File:// destinations - lot of unnecessary (?) IO load

Sami_Lehtinen · April 12, 2019, 7:26am

I’m just wondering if it’s really necessary to copy files from / to “storage url” and “temp path” back and forth, while backing up and especially when restoring / testing.

Yes, I do understand that in internal logic, it’s usually a good idea to always use temp paths. But in this specific case, it seems bit excess. Once again, especially when restoring.

I think it would be pretty perfect, if there would be option to skip usage of temp, when backup location is “sufficiently accessible”.

Any thoughts if this could be optimized? At least in my cases having this kind of option would cut the restore / test time by at least 50%.

Onurtag · April 14, 2019, 9:58pm

This is probably why it is suggested to use --use-move-for-put, --disable-streaming-transfers and --tempdir options for local backups.

Sami_Lehtinen · April 15, 2019, 4:56am

use --use-move-for-put, --disable-streaming-transfers and --tempdir

Excellent. I’m sure I’ve seen disable-streaming-transfers but didn’t realize that it affects also file:/// references. --use-move-for-put that I didn’t remember at all, but that’s because it’s under help file which I clearly hadn’t looked in enough detail.

But use-move-for-put does only help in very specific cases, probably in the case where tempdir and destination is the same volume, and while creating backup. I tested that and sure, it slightly speeded up this specific case. Where backup from source is taken to local secondary disk.

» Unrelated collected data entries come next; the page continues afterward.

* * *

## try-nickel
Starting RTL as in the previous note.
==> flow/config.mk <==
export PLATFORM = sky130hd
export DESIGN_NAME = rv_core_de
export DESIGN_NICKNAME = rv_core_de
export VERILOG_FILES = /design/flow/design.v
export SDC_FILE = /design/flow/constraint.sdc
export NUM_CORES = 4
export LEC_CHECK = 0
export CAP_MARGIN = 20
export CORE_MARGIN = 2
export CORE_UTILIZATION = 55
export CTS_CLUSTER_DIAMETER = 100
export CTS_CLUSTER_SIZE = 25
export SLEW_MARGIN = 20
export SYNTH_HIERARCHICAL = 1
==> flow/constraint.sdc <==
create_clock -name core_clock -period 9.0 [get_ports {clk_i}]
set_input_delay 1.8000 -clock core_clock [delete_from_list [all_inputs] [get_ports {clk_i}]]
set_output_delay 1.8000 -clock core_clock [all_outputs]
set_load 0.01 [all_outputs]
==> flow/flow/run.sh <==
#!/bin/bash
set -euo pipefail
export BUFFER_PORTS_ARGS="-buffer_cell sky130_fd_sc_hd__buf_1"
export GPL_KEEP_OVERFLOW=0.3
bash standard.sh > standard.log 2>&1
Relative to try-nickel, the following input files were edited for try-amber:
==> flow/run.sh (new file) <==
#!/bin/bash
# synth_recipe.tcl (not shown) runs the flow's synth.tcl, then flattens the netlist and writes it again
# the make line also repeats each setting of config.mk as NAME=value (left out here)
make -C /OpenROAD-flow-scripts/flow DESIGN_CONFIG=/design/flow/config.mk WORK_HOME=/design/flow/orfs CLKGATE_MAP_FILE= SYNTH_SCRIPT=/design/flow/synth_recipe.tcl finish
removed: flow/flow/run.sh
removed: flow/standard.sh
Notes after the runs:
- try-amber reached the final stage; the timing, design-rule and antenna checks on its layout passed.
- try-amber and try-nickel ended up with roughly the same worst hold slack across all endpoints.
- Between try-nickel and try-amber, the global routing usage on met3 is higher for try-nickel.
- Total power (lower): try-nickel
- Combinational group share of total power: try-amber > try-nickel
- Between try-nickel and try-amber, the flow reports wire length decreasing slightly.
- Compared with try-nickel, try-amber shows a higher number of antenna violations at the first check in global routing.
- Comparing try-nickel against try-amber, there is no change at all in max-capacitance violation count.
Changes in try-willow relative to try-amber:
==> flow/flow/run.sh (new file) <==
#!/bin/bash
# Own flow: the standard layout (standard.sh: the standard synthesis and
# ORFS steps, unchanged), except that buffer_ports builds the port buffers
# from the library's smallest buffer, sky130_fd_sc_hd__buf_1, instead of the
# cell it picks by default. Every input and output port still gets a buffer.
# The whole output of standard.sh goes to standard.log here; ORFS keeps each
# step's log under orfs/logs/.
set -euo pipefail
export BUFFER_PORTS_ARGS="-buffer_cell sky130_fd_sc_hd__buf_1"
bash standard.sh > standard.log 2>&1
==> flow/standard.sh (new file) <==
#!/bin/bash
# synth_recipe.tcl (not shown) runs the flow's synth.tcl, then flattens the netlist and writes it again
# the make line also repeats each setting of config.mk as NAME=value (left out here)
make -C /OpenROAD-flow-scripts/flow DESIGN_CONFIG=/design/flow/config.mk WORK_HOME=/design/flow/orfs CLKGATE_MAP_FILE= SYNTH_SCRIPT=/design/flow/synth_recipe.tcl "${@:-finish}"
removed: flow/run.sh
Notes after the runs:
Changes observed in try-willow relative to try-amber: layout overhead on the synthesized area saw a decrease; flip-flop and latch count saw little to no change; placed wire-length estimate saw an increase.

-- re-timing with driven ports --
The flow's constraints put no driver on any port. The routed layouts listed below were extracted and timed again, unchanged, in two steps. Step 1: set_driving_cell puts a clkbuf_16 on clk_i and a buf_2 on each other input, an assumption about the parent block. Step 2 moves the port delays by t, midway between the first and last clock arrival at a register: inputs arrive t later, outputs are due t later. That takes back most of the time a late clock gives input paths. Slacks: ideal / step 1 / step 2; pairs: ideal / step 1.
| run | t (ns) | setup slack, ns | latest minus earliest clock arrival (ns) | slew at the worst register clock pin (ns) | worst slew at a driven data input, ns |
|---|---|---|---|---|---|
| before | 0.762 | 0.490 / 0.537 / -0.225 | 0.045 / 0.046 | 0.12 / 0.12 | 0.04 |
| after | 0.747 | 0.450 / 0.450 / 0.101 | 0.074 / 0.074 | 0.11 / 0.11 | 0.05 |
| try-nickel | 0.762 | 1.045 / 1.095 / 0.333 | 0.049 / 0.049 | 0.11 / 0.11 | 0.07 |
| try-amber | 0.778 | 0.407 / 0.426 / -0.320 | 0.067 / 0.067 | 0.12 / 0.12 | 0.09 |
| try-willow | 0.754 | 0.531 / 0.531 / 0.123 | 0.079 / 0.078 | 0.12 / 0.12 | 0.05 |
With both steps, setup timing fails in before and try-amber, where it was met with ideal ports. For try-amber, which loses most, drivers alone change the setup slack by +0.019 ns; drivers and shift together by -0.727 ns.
Source: an optimization exercise on an open RTL-to-GDS flow (aim: small area). Production flows keep margins and buffers that such runs may drop. Function was checked by simulation only, so behaviour that the tests miss may differ from the original. Power is estimated from default activity; no workload was simulated.

[flow/run.sh]
#!/bin/bash
# synth_recipe.tcl (not shown) runs the flow's synth.tcl, then flattens the netlist and writes it again
# the make line also repeats each setting of config.mk as NAME=value (left out here)
make -C /OpenROAD-flow-scripts/flow DESIGN_CONFIG=/design/flow/config.mk WORK_HOME=/design/flow/orfs CLKGATE_MAP_FILE= SYNTH_SCRIPT=/design/flow/synth_recipe.tcl finish
[flow/config.mk]
export PLATFORM = sky130hd
export DESIGN_NAME = decode
export DESIGN_NICKNAME = decode
export VERILOG_FILES = /design/flow/design.v
export SDC_FILE = /design/flow/constraint.sdc
export NUM_CORES = 4
export LEC_CHECK = 0
export CAP_MARGIN = 20
export CORE_MARGIN = 2
export CORE_UTILIZATION = 40
export SLEW_MARGIN = 20
export SYNTH_HIERARCHICAL = 1
export SYNTH_MINIMUM_KEEP_SIZE = 0
[flow/constraint.sdc]
create_clock -name core_clock -period 5.0 [get_ports {clk}]
set_input_delay 1.0000 -clock core_clock [delete_from_list [all_inputs] [get_ports {clk}]]
set_output_delay 1.0000 -clock core_clock [all_outputs]
set_load 0.01 [all_outputs]
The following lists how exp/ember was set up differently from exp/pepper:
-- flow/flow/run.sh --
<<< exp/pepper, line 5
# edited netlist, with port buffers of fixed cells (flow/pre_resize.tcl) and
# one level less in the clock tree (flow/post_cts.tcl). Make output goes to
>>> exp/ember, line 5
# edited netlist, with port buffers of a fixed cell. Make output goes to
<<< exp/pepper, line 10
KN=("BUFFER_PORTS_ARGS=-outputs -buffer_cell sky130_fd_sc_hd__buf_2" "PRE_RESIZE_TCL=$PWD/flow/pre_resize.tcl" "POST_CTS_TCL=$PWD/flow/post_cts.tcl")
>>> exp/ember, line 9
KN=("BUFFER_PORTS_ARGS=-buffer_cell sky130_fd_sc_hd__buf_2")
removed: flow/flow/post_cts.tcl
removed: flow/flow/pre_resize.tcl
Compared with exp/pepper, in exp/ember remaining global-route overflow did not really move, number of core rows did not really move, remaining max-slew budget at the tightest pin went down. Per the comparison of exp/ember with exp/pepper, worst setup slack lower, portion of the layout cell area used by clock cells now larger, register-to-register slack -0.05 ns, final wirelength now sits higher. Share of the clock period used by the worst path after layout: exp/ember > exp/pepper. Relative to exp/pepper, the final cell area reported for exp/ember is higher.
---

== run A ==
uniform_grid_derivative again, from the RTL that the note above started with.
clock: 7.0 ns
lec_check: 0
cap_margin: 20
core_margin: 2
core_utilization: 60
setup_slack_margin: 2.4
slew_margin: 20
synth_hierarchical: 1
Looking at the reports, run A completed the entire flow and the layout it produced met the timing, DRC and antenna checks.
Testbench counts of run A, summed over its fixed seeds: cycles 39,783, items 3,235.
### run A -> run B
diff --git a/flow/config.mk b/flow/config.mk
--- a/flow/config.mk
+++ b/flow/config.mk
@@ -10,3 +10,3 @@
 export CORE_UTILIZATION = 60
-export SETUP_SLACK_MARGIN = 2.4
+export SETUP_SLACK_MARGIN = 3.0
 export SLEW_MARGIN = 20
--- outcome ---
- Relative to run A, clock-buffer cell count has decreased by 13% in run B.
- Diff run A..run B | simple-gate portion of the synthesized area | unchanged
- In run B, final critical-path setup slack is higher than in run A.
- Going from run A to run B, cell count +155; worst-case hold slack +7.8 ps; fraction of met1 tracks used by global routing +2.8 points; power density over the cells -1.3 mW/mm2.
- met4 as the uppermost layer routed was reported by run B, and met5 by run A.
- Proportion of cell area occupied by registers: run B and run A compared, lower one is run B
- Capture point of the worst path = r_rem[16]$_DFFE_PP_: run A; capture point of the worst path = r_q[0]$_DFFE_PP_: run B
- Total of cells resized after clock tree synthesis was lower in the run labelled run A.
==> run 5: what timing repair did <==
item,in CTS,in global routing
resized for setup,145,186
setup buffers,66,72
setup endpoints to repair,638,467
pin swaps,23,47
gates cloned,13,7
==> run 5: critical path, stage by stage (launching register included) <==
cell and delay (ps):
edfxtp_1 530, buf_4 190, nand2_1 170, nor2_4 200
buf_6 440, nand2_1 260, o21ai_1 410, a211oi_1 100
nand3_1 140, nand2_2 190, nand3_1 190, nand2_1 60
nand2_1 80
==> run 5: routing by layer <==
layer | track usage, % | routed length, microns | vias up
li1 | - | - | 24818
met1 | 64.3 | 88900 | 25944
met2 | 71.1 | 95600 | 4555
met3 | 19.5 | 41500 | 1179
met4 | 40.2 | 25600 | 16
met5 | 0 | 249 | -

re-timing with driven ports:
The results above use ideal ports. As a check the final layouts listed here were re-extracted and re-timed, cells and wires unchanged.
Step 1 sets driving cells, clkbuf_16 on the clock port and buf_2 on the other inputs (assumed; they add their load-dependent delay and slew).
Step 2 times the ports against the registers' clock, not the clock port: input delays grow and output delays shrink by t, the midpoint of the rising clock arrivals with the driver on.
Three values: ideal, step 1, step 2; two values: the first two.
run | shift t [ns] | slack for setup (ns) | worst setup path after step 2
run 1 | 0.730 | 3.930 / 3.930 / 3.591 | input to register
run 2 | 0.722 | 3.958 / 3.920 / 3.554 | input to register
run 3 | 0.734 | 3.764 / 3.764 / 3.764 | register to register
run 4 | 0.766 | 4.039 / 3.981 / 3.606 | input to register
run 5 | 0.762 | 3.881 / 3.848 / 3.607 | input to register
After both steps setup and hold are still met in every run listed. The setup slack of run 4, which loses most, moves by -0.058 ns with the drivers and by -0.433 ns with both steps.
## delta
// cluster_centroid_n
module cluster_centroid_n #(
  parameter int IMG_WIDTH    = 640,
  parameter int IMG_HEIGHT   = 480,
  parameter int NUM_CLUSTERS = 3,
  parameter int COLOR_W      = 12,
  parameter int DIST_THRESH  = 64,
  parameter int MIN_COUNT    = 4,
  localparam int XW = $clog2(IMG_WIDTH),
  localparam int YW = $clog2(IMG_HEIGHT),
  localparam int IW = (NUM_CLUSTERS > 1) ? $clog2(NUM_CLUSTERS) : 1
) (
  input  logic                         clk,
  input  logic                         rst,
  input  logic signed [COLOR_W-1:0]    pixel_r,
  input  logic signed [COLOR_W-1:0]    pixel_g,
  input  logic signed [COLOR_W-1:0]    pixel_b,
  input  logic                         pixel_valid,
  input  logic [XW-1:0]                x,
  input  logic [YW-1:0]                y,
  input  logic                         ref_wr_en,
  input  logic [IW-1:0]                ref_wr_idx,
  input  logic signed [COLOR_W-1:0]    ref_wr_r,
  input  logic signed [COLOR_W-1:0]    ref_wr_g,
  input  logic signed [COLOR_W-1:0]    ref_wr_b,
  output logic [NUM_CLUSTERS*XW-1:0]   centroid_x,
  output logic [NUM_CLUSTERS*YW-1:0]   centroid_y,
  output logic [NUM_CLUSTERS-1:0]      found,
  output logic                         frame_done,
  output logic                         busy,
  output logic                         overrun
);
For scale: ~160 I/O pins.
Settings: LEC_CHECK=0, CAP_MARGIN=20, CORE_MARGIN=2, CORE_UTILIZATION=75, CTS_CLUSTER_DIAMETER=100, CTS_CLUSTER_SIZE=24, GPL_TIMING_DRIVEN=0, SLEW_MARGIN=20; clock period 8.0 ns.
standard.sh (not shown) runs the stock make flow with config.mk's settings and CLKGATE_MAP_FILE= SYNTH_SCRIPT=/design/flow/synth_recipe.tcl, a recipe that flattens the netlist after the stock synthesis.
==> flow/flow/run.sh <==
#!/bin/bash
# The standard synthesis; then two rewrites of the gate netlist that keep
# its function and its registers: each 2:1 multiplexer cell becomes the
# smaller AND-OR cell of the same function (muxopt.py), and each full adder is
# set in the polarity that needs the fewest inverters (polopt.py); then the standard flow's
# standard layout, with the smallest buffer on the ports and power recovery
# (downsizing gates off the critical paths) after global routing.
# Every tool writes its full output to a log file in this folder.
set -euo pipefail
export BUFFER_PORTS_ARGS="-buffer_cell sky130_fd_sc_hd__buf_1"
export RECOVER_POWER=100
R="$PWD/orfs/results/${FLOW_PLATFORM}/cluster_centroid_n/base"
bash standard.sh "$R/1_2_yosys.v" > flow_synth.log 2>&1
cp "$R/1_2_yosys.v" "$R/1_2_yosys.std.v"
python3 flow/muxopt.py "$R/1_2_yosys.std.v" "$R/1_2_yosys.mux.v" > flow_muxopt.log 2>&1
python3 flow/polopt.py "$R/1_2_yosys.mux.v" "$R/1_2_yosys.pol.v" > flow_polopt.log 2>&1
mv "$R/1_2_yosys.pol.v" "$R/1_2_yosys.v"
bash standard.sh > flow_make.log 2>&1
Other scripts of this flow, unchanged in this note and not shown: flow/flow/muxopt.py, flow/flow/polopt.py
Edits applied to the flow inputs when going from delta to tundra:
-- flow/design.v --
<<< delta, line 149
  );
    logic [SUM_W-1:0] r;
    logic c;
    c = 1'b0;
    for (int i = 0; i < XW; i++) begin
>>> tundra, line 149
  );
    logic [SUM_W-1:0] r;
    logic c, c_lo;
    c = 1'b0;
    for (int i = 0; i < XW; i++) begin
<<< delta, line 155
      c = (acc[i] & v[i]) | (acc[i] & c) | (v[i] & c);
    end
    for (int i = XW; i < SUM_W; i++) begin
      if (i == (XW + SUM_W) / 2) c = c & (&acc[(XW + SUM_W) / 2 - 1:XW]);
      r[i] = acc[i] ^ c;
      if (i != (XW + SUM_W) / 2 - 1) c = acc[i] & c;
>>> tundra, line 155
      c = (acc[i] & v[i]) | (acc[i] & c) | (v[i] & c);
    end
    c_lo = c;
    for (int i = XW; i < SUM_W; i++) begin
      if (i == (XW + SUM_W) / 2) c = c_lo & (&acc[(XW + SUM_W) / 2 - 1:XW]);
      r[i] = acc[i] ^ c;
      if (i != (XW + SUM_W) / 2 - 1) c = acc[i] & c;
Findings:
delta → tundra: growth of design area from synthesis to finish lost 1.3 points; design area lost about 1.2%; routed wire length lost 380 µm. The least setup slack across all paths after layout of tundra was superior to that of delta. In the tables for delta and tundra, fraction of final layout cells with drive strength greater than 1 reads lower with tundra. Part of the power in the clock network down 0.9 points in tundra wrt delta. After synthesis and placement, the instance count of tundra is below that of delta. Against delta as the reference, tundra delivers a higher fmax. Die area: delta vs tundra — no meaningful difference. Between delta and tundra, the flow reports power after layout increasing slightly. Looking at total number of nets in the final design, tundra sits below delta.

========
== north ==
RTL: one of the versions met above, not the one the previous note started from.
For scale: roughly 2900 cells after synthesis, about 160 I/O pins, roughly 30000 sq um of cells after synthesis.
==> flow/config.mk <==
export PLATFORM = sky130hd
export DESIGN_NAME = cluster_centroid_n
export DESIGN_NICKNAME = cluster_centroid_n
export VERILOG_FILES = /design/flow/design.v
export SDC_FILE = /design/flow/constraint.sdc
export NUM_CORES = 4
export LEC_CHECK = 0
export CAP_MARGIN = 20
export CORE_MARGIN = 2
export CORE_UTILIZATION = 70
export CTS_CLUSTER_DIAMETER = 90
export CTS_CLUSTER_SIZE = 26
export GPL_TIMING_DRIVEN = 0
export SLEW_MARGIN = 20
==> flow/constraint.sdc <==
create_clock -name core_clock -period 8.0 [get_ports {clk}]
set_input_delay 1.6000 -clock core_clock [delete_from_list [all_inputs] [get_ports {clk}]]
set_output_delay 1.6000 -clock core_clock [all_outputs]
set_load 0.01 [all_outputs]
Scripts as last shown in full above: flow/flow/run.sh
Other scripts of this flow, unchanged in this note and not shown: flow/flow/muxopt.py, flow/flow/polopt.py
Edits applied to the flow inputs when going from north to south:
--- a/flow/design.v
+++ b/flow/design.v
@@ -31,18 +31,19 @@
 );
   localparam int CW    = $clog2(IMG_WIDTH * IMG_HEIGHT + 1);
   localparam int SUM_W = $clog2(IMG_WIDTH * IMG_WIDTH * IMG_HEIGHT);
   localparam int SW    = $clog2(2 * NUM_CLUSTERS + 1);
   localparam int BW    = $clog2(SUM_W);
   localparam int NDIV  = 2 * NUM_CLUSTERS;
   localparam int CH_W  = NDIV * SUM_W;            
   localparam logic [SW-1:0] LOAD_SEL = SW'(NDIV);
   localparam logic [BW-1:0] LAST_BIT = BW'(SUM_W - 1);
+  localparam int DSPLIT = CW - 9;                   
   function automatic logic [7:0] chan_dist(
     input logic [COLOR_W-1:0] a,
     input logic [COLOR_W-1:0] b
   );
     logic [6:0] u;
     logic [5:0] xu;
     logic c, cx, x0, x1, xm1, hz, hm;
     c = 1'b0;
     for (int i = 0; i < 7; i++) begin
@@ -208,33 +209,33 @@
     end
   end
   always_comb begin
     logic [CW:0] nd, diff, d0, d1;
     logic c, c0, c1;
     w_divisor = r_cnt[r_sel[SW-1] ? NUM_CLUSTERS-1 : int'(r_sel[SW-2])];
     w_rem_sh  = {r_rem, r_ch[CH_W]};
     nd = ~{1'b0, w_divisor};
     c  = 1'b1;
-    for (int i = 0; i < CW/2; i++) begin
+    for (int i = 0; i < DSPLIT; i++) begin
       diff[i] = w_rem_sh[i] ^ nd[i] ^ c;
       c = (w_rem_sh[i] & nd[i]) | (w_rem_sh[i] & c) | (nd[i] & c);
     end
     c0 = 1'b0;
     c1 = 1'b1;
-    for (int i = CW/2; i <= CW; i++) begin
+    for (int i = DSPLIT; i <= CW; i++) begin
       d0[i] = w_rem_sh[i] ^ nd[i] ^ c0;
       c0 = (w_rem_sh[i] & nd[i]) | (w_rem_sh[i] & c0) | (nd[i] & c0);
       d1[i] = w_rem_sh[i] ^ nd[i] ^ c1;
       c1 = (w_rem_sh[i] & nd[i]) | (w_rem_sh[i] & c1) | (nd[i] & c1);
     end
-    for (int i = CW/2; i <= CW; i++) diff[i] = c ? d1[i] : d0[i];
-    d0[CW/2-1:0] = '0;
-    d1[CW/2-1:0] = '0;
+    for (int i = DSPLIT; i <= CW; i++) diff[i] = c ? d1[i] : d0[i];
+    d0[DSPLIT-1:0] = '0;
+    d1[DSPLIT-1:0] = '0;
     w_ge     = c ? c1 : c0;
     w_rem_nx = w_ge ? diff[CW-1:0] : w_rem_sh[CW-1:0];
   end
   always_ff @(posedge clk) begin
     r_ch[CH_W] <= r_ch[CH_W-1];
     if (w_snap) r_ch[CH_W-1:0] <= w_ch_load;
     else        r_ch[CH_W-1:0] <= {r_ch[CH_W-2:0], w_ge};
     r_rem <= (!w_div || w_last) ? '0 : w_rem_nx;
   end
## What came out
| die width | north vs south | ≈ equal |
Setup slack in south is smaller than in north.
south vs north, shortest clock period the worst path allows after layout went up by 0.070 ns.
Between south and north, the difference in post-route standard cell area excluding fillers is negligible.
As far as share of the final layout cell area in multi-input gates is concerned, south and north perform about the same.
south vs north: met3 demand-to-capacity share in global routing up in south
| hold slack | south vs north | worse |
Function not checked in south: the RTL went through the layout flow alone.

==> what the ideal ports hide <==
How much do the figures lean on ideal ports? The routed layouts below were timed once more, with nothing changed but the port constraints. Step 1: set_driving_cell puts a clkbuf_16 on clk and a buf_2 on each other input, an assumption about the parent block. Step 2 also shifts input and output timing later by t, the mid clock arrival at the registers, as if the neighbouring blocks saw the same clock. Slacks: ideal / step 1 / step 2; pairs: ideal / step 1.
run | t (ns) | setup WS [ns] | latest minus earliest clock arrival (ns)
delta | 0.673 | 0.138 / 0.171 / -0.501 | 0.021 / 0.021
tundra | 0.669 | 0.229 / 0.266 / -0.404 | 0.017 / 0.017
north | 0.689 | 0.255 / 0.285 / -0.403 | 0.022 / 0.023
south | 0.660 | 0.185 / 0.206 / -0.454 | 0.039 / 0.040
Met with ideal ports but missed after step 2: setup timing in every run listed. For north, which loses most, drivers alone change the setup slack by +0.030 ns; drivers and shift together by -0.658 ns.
Context: an optimization exercise on an open-source flow, tuned for small area, a short achievable clock period and few clock cycles per item. The choices shown serve that exercise and are no tape-out recipe. No functional check of the RTL was part of this run.

--- design/flow/run.sh ---
#!/bin/bash
# synth_recipe.tcl (not shown) runs the flow's synth.tcl, then flattens the netlist and writes it again
# the make line also repeats each setting of config.mk as NAME=value (left out here)
make -C /OpenROAD-flow-scripts/flow DESIGN_CONFIG=/design/flow/config.mk WORK_HOME=/design/flow/orfs CLKGATE_MAP_FILE= SYNTH_SCRIPT=/design/flow/synth_recipe.tcl finish
--- design/flow/config.mk ---
export PLATFORM = sky130hd
export DESIGN_NAME = prime_field_alu
export DESIGN_NICKNAME = prime_field_alu
export VERILOG_FILES = /design/flow/design.v
export SDC_FILE = /design/flow/constraint.sdc
export NUM_CORES = 4
export LEC_CHECK = 0
export CAP_MARGIN = 20
export CORE_MARGIN = 2
export CORE_UTILIZATION = 40
export SETUP_SLACK_MARGIN = 5
export SLEW_MARGIN = 20
--- design/flow/constraint.sdc ---
create_clock -name core_clock -period 10.0 [get_ports {i_clk}]
set_input_delay 2.0000 -clock core_clock [delete_from_list [all_inputs] [get_ports {i_clk}]]
set_output_delay 2.0000 -clock core_clock [all_outputs]
set_load 0.01 [all_outputs]
--- design/flow/design.v ---
package pfa_pkg;
    localparam int unsigned FIELD_W = 30;
    localparam logic [FIELD_W-1:0] FIELD_PRIME = 30'd998244353;
    localparam logic [1:0] OP_ADD = 2'd0;
    localparam logic [1:0] OP_SUB = 2'd1;
    localparam logic [1:0] OP_MUL = 2'd2;
    localparam logic [1:0] OP_DIV = 2'd3;
endpackage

But in restore case I have there are a few extra factors, why looking for --direct-destination-access type parameter.

Environment is like this:

Source drive
Temp Drive
Destination / target backup file-path (over SMB network share)

Why this case isn’t clear cut? Well, because I don’t exactly know the access pattern for the temp path. If it’s only used to linearly access data once, then it would be okish to move the temp path to the target. Which is ok, in case where temp drive and destination / target is the same drive / volume.

But what about when restoring data. Currently the system works in reverse. If I use move instead of put, it won’t help, because restore won’t be moving the source files anywhere. Also there’s secondary question, if the files are read more than once. If the access pattern is such that the files are accessed several times, then using temp does make sense. But if the access pattern is only “read once” then there’s no need for temp at all.

It also needs to be taken into account that I’m restoring directly from the storage path. Which means that there’s always database rebuild step involved. Does that change the access pattern? Probably it shouldn’t? Isn’t the database built from list and index files alone?

So in this case, I would read the data files directly from the source, and use temp folder for temporary data, like the recreated temporary database. Which means that the tempdir should be local, even if the data source (backup target path) is over SMB network.

Just thinking … Using separate temp drive already speeded up the restore process a lot. Because it made disk access much more efficient. But during the database rebuild step, I’m not sure if it’s a good idea to have the database and the tempdir data on the same drive. I’m just wondering if I can point separate dbpath for the database? Of course this wouldn’t be the problem if the temp (copy) is completely side stepped using direct access.